Accepted for/Published in: JMIR Research Protocols
Date Submitted: Aug 25, 2024
Open Peer Review Period: Aug 28, 2024 - Oct 15, 2024
Date Accepted: Feb 27, 2025
(closed for review but you can still tweet)
Warning: This is an author submission that is not peer-reviewed or edited. Preprints - unless they show as "accepted" - should not be relied on to guide clinical practice or health-related behavior and should not be reported in news media as established information.

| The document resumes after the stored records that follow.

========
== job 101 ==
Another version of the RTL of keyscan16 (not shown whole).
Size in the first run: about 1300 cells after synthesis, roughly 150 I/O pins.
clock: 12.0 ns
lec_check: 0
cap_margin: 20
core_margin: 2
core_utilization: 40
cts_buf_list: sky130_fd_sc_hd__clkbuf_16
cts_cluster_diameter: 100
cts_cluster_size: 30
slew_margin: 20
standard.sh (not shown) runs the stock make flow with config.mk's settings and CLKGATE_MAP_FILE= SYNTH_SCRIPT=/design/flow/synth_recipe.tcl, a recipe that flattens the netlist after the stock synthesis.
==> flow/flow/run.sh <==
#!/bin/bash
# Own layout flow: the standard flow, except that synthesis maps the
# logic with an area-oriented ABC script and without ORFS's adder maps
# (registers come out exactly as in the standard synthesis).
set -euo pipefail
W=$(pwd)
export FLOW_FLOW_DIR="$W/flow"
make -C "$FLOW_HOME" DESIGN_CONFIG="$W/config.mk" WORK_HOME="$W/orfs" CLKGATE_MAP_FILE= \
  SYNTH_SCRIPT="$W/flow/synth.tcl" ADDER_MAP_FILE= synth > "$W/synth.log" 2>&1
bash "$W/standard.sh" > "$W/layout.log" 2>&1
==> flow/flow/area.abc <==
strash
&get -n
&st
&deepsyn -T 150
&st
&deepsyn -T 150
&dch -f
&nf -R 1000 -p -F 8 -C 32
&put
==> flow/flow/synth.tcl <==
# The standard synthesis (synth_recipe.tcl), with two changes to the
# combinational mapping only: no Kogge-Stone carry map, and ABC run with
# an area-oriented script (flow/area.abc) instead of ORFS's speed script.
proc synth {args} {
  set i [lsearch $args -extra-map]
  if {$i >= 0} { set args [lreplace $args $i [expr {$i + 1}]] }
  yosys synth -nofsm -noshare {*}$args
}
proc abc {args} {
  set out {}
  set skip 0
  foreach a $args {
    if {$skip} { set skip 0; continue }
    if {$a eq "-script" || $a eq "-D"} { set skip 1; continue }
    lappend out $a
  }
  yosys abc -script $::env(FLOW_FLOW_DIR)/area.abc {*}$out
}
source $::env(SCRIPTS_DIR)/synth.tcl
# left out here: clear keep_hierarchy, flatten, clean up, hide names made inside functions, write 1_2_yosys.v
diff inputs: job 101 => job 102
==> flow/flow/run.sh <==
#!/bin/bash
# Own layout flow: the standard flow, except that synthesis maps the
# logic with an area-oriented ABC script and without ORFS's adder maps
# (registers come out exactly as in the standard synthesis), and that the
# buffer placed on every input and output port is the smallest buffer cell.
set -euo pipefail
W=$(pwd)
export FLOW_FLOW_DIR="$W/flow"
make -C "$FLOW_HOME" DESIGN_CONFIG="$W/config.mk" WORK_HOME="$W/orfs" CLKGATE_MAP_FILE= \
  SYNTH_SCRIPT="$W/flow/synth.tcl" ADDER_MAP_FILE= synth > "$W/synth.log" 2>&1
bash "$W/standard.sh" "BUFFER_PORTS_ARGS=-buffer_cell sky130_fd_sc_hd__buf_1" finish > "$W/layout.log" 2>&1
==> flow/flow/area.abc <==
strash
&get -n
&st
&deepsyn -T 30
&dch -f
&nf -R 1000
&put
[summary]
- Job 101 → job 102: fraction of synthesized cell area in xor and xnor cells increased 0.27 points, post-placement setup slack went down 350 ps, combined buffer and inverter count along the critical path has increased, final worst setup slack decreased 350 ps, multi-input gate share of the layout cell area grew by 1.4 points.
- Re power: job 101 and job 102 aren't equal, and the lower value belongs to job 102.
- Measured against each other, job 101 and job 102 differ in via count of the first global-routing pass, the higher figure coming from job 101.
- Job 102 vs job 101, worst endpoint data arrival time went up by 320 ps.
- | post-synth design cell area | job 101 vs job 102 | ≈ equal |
Source: an optimization exercise on an open RTL-to-GDS flow (aim: small area, a short achievable clock period and few clock cycles per item). Production flows keep margins and buffers that such runs may drop. The RTL was checked by simulation tests, not by an equivalence proof against the original design. Power and IR drop assume default switching activity.

==> flow/design.v (excerpt) <==
module oi1_codec (
    input  wire        clk,
    input  wire        rst,
    input  wire        cmd_valid,
    output wire        cmd_ready,
    input  wire [7:0]  cmd_op,
    input  wire [15:0] cmd_len,
    input  wire        in_valid,
    output wire        in_ready,
    input  wire [7:0]  in_data,
    output wire        out_valid,
    input  wire        out_ready,
    output wire [7:0]  out_data,
    output wire        rsp_valid,
    output wire [3:0]  rsp_status,
    output wire [1:0]  rsp_version,
    output wire        rsp_verified,
    output wire [31:0] rsp_crc,
    output wire [31:0] rsp_expected,
    output wire [7:0]  rsp_err_char,
    output wire [15:0] rsp_err_pos,
    output wire        rsp_is_valid,
    output wire [1:0]  rsp_reason,
    output wire [6:0]  rsp_quality,
    output wire [2:0]  rsp_issues
);
  localparam [7:0] OP_CRC    = 8'h02;
  localparam [7:0] OP_ENCODE = 8'h07;
  localparam [7:0] OP_DECODE = 8'h08;
  localparam [7:0] OP_VALID  = 8'h0A;
  localparam [7:0] OP_QUAL   = 8'h0B;
  localparam [3:0] ST_OK         = 4'd0;
  localparam [3:0] ST_FORMAT     = 4'd2;
  localparam [3:0] ST_VALIDATION = 4'd3;
  localparam [3:0] ST_DECODING   = 4'd4;
  localparam [3:0] ST_INTEGRITY  = 4'd5;
  localparam [3:0] ST_BADCMD     = 4'd7;
  localparam [7:0] SYM_O  = 8'h4F;   
  localparam [7:0] SYM_0  = 8'h30;   
  localparam [7:0] SYM_I  = 8'h49;   
  localparam [7:0] SYM_L  = 8'h6C;   
  ...
==> flow/config.mk <==
export PLATFORM = sky130hd
export DESIGN_NAME = oi1_codec
export DESIGN_NICKNAME = oi1_codec
export VERILOG_FILES = /design/flow/design.v
export SDC_FILE = /design/flow/constraint.sdc
export NUM_CORES = 4
export LEC_CHECK = 0
export CAP_MARGIN = 20
export CORE_MARGIN = 2
export CORE_UTILIZATION = 40
export SLEW_MARGIN = 20
export SYNTH_MEMORY_MAX_BITS = 16384
==> flow/constraint.sdc <==
create_clock -name core_clock -period 13.0 [get_ports {clk}]
set_input_delay 2.6000 -clock core_clock [delete_from_list [all_inputs] [get_ports {clk}]]
set_output_delay 2.6000 -clock core_clock [all_outputs]
set_load 0.01 [all_outputs]
standard.sh (not shown) runs the stock make flow with config.mk's settings and CLKGATE_MAP_FILE= SYNTH_SCRIPT=/design/flow/synth_recipe.tcl, a recipe that flattens the netlist after the stock synthesis.
==> flow/flow/run.sh <==
#!/bin/bash
# Own layout flow: the standard synthesis unchanged, then the standard layout with a
# larger setup-slack margin, so that ORFS's timing repair keeps working on paths well below the
# clock period. Each step's full output goes to a log file of its own in this folder.
set -euo pipefail
bash standard.sh synth > synth.log 2>&1
bash standard.sh SETUP_SLACK_MARGIN=9.3 finish > layout.log 2>&1
The baseline finished with timing, DRC and antenna clean.
Testbench counts at the start, summed over its fixed seeds: cycles 20,325, items 13,868.
Then changed:
--- a/flow/flow/run.sh
+++ b/flow/flow/run.sh
@@ -6,2 +6,2 @@
 bash standard.sh synth > synth.log 2>&1
-bash standard.sh SETUP_SLACK_MARGIN=9.3 finish > layout.log 2>&1
+bash standard.sh SETUP_SLACK_MARGIN=9.3 CTS_BUF_LIST=sky130_fd_sc_hd__clkbuf_8 CORE_UTILIZATION=60 finish > layout.log 2>&1
What happened: Total power fell by a few percent. Setup slack loses 0.15 ns. Final area rose slightly. Via count rose by a few percent. Die area fell by a quarter to a third. Hold slack is about the same. Combinational power rose by a little under a tenth.

* * *

Another version of the RTL of oi1_codec (not shown whole).
For scale: ~2200 cells after synthesis, roughly 160 I/O pins.
==> flow/config.mk <==
export PLATFORM = sky130hd
export DESIGN_NAME = oi1_codec
export DESIGN_NICKNAME = oi1_codec
export VERILOG_FILES = /design/flow/design.v
export SDC_FILE = /design/flow/constraint.sdc
export NUM_CORES = 4
export LEC_CHECK = 0
export CAP_MARGIN = 20
export CORE_MARGIN = 2
export CORE_UTILIZATION = 40
export SLEW_MARGIN = 20
export SYNTH_MEMORY_MAX_BITS = 16384
==> flow/constraint.sdc <==
create_clock -name core_clock -period 13.0 [get_ports {clk}]
set_input_delay 2.6000 -clock core_clock [delete_from_list [all_inputs] [get_ports {clk}]]
set_output_delay 2.6000 -clock core_clock [all_outputs]
set_load 0.01 [all_outputs]
==> flow/flow/run.sh <==
#!/bin/bash
# Own layout flow: the standard synthesis unchanged, then the standard layout with a
# larger setup-slack margin, so that ORFS's timing repair keeps working on paths well below the
# clock period. Each step's full output goes to a log file of its own in this folder.
set -euo pipefail
bash standard.sh synth > synth.log 2>&1
bash standard.sh SETUP_SLACK_MARGIN=9.45 finish > layout.log 2>&1
Testbench counts at the start, summed over its fixed seeds: cycles 20,327, items 13,868.
Next try:
--- a/flow/flow/run.sh
+++ b/flow/flow/run.sh
@@ -7 +7 @@
-bash standard.sh SETUP_SLACK_MARGIN=9.45 finish > layout.log 2>&1
+bash standard.sh SETUP_SLACK_MARGIN=9.3 TNS_END_PERCENT=10 SLEW_MARGIN=10 CAP_MARGIN=10 CTS_CLUSTER_SIZE=30 CTS_CLUSTER_DIAMETER=80 finish > layout.log 2>&1
Outcome: Total power goes down by 15%; worst setup slack improved by 0.017 ns; via count goes down by 3.4%; routed wire length goes down by 2.0%; die area does not change; area after synthesis is unchanged; combinational power goes down by 14%; final area goes down by 5.8%; fmax goes up by 0.44%.
Next try:
--- a/flow/flow/run.sh
+++ b/flow/flow/run.sh
@@ -7 +7 @@
-bash standard.sh SETUP_SLACK_MARGIN=9.3 TNS_END_PERCENT=10 SLEW_MARGIN=10 CAP_MARGIN=10 CTS_CLUSTER_SIZE=30 CTS_CLUSTER_DIAMETER=80 finish > layout.log 2>&1
+bash standard.sh SETUP_SLACK_MARGIN=9.3 TNS_END_PERCENT=10 SLEW_MARGIN=10 CAP_MARGIN=10 CTS_CLUSTER_SIZE=25 CTS_CLUSTER_DIAMETER=60 finish > layout.log 2>&1
- final area came out higher by about 1.8%
- count of clock-buffer cells in the layout came out higher by 23
- synthesized area does not change
- setup slack improves by 0.025 ns
- power came out higher by about 9%
- routed wire length came out higher by 0.46%
- register-to-register slack improves by 0.07 ns

afterwards: timing with drivers on the ports:
The flow's constraints put no driver on any port. The routed layouts listed below were extracted and timed again, unchanged, in two steps.
Step 1, drivers: a clkbuf_16 drives clk and a buf_2 each remaining input, both assumed.
Step 2, shift: input delay + t, output delay - t, t = (earliest + latest rising clock arrival at the registers) / 2. This alone moves slack from input paths to output paths.
a / b / c = no drivers / after step 1 / after step 2; a / b = the first two.
run	t (ns)	slack for setup (ns)	clock arrival spread, ns	pins driven straight from the clock port
the first run of note 1	0.625	9.205 / 9.146 / 8.773	0.032 / 0.032	1
the second run of note 1	0.715	9.057 / 9.004 / 8.707	0.024 / 0.024	1
the first run of note 2	0.635	9.133 / 9.074 / 8.919	0.023 / 0.022	1
the second run of note 2	0.613	9.150 / 9.096 / 8.586	0.028 / 0.027	1
the third run of note 2	0.599	9.174 / 9.119 / 8.654	0.021 / 0.021	1
After both steps setup and hold are still met in every run listed. For the second run of note 2, which loses most, drivers alone change the setup slack by -0.054 ns; drivers and shift together by -0.564 ns.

Protocol for a Scoping Review and Qualitative Descriptive Study to Develop a Framework for Youth- and Family-Specific Engagement in Research
ABSTRACT
Background:
Youth and families play an indispensable role in health research, given their unique lived experiences and expertise. Aligning research with patients’ needs, values, and preferences can significantly enhance its relevance and impact; however, recent research has highlighted various challenges and risks associated with youth and family engagement in health research. These challenges encompass the perils of tokenism, power imbalances and dynamics, questioning the motives behind engagement, limited accessibility to patient-friendly training for patient partners, as well as inadequate training on patient engagement for researchers, and the absence of equitable engagement tools. To address these risks and challenges, different patient engagement models, theories, frameworks, and guiding principles have been developed and adopted; to date, however, their transferability to youth- and family-specific engagement in research has been limited.
Objective:
The objectives of this project are to 1) to determine the extent of the literature on the application of patient engagement models, theories, frameworks, and guiding principles in the context of youth-specific research; and 2) to determine how meaningful the key components and constructs of these models, theories, frameworks, and guiding principles are to youth and their family members.
Methods:
This project will utilize an integrated knowledge translation approach and will consist of 2 phases: 1) a scoping review to identify patient engagement models, theories, frameworks and guiding principles in the context of youth-specific research, and 2) a qualitative descriptive study using one-on-one semi-structured interviews with youth and family members to understand their conceptualization of meaningful engagement in health research.
Results:
The project will be carried out with funding from the Canadian Institutes of Health Research (CIHR).
Conclusions:
The findings from this project will be foundational to the development of a youth- and family-specific engagement in research framework called the UNITE framework, and a subsequent validated measure.